(Excerpts from a dataset)
>>
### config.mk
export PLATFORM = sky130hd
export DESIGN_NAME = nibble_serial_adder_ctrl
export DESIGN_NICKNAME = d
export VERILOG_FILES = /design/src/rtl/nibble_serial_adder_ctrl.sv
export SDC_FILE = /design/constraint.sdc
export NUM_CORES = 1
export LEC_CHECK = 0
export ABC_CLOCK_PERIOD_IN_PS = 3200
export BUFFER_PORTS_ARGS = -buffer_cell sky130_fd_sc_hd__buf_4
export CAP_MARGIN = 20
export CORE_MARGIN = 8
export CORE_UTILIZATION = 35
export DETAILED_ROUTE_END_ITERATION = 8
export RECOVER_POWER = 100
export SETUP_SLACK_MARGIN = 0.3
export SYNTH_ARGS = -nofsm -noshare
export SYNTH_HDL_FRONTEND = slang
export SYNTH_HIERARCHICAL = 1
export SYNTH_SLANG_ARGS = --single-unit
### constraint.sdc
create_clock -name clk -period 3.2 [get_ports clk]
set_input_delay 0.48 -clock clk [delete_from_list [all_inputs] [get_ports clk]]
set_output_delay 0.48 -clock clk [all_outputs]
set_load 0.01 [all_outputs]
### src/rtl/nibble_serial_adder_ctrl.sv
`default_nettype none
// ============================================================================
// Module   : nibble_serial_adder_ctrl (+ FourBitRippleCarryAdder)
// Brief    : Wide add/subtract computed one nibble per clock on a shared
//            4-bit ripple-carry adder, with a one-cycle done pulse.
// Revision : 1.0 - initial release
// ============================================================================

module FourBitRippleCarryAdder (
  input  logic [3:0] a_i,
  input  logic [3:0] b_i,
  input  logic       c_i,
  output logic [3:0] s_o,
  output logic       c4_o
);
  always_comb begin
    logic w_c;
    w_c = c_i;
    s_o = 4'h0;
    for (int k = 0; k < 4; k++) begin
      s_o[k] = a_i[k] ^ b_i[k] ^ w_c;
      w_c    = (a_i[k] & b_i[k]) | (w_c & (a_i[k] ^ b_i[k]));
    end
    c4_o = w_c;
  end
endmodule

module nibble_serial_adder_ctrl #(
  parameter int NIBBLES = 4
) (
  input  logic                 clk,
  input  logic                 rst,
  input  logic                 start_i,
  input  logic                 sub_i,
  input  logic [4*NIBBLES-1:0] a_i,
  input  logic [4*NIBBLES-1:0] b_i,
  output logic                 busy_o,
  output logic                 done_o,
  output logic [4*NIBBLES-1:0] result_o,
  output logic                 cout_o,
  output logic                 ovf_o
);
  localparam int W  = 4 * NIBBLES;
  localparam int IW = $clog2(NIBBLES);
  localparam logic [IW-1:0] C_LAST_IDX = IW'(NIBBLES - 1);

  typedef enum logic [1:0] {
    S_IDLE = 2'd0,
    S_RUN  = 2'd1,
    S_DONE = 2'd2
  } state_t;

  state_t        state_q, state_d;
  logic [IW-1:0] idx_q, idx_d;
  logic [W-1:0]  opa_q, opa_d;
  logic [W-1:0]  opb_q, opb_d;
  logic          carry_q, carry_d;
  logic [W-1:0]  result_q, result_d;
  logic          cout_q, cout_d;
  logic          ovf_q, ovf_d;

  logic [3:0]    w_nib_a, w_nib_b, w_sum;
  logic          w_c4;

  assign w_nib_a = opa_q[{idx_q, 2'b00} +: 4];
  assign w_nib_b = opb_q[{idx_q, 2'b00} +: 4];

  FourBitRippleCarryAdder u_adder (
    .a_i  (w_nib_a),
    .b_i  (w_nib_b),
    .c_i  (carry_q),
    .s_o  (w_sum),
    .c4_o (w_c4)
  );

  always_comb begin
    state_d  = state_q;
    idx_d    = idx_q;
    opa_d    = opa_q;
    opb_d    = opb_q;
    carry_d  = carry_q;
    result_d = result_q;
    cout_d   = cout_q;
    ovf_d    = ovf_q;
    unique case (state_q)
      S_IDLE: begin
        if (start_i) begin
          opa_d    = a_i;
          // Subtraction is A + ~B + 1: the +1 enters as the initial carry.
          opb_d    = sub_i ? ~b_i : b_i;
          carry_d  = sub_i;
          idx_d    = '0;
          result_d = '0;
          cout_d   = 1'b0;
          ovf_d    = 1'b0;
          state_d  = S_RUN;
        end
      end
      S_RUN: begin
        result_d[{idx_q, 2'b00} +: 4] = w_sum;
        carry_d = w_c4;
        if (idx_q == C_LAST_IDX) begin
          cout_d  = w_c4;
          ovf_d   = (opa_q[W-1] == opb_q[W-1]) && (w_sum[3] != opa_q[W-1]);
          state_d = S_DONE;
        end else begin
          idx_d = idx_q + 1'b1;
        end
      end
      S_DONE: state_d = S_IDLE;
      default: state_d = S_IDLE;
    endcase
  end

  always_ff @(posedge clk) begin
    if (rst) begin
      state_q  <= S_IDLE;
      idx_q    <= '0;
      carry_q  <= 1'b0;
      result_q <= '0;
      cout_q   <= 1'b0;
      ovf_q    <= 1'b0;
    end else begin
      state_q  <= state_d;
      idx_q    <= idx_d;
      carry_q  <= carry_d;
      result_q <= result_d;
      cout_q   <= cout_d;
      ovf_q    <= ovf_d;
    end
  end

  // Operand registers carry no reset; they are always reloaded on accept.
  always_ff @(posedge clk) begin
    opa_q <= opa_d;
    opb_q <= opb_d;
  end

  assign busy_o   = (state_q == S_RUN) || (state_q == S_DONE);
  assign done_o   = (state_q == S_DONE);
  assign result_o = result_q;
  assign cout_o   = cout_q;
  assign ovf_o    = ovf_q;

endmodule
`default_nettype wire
<<
>>
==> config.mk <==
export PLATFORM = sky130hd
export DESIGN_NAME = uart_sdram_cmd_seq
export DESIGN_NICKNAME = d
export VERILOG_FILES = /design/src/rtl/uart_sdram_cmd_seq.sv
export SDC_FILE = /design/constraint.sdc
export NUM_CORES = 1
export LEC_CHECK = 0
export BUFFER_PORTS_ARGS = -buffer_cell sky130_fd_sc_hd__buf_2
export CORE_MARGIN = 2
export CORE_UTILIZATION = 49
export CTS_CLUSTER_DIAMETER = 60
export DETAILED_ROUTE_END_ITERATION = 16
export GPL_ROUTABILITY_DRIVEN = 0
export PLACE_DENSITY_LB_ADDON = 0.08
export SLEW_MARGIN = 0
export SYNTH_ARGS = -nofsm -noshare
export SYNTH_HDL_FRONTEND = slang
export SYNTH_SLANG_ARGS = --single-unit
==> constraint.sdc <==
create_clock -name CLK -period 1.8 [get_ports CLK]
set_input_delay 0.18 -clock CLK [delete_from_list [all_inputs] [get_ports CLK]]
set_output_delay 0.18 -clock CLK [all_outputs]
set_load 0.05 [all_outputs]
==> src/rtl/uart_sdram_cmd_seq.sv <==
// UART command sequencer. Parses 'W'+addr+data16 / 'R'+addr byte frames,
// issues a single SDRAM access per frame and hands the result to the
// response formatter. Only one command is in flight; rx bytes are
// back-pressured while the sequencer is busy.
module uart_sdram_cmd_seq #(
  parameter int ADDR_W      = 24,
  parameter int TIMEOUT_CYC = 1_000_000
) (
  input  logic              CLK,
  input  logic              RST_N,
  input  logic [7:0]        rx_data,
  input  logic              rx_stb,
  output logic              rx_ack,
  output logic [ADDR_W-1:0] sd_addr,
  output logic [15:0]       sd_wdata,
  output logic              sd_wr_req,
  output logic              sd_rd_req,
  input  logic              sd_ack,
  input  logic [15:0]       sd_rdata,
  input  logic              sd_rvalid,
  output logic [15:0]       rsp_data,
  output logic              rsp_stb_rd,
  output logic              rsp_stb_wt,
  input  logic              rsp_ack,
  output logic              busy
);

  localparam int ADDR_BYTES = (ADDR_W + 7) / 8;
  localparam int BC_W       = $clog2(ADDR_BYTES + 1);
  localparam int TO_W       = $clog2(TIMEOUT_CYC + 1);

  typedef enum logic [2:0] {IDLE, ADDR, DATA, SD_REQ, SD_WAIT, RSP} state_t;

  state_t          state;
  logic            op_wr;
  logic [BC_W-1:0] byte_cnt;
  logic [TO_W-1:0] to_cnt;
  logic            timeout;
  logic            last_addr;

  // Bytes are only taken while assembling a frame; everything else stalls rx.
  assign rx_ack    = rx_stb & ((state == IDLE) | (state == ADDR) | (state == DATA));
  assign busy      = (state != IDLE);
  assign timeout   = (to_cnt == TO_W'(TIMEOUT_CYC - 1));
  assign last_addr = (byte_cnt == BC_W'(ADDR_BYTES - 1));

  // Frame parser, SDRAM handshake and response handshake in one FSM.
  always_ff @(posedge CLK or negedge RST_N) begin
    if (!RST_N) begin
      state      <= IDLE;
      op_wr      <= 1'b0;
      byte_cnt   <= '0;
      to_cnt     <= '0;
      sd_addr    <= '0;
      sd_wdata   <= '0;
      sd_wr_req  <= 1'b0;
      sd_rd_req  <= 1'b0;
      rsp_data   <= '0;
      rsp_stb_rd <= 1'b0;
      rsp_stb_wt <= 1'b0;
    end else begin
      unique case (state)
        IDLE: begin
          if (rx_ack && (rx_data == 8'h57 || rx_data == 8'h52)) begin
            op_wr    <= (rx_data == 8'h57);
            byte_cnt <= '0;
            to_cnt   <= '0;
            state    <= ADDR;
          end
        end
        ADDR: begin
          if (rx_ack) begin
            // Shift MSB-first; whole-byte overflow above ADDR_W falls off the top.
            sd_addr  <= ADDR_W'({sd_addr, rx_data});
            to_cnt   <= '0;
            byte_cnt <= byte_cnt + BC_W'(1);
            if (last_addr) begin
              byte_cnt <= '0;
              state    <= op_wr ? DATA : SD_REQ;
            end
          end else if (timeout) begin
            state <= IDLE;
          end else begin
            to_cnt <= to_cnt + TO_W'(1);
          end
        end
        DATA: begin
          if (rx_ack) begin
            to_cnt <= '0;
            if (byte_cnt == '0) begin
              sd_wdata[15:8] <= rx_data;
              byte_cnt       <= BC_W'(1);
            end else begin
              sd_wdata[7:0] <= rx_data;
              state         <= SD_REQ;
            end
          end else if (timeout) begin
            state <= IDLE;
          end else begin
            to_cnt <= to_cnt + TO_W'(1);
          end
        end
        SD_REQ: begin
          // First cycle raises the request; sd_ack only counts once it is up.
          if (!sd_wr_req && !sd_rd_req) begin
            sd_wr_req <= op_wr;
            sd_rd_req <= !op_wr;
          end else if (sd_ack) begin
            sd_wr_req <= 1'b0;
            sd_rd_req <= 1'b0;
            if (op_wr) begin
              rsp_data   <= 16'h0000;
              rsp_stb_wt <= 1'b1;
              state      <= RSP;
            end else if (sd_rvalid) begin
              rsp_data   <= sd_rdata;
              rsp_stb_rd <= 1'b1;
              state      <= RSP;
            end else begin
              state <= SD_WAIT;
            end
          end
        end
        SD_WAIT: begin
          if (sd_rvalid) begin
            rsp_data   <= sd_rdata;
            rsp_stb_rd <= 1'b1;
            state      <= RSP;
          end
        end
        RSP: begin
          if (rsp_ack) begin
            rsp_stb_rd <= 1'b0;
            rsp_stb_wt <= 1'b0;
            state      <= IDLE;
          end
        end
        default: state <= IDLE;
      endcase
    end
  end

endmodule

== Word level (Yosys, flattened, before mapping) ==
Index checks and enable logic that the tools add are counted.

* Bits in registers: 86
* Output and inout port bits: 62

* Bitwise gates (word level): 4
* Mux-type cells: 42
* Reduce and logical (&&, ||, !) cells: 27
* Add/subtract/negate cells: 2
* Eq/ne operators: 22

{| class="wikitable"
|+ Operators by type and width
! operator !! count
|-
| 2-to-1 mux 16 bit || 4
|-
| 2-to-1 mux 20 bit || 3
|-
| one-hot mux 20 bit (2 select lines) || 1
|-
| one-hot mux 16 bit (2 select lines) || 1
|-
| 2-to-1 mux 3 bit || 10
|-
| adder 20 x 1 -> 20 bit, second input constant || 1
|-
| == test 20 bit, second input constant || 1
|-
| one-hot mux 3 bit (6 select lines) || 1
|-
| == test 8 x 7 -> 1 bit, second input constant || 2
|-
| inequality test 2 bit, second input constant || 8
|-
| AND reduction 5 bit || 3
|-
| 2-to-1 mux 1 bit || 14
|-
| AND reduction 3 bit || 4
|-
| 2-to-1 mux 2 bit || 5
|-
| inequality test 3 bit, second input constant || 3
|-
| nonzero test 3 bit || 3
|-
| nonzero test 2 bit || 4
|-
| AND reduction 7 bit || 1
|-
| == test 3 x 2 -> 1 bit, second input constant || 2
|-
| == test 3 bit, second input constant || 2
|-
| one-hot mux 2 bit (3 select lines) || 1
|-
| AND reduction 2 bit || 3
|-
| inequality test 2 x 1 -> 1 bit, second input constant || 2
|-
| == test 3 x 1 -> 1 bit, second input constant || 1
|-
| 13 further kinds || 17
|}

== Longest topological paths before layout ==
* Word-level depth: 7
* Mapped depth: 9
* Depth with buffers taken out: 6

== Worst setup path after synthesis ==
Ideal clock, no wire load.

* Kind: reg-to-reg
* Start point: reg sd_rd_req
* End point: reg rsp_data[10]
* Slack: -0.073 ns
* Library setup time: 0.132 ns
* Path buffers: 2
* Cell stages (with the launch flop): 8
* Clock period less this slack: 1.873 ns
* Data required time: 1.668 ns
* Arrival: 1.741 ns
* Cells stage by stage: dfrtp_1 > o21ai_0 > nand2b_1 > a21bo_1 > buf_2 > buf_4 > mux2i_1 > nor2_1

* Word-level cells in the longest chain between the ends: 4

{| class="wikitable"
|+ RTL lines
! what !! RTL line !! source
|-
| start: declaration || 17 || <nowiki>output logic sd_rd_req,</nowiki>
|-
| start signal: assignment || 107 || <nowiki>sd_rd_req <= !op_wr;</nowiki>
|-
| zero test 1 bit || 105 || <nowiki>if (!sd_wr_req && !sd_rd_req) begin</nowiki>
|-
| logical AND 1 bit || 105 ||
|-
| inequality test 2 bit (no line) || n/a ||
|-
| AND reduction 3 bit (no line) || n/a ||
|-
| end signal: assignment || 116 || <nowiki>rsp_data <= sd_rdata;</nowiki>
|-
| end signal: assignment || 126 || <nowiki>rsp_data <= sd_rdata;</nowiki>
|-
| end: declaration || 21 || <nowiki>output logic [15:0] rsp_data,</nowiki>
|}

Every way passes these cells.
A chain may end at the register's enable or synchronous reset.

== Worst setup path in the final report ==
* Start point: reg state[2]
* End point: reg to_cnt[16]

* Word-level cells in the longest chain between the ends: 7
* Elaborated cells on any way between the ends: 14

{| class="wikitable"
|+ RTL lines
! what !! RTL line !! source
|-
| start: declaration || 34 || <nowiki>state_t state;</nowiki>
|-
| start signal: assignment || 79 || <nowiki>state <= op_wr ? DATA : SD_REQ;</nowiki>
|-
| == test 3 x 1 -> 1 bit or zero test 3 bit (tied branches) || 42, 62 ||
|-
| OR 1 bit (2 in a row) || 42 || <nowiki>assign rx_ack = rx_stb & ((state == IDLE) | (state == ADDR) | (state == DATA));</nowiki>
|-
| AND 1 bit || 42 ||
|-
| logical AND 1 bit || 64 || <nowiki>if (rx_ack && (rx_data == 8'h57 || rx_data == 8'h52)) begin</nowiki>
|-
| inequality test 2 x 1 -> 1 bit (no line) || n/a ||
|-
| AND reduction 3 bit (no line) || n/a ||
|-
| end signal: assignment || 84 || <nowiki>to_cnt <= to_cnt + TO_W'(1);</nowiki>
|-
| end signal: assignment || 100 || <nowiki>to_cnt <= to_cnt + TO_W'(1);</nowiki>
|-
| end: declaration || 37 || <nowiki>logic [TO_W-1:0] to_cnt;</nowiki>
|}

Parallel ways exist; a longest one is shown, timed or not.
<<
# Task prompt
Each line of the entries holding the string "enable" should be found and copied.

# Answer below
Index checks and enable logic that the tools add are counted.
A chain may end at the register's enable or synchronous reset.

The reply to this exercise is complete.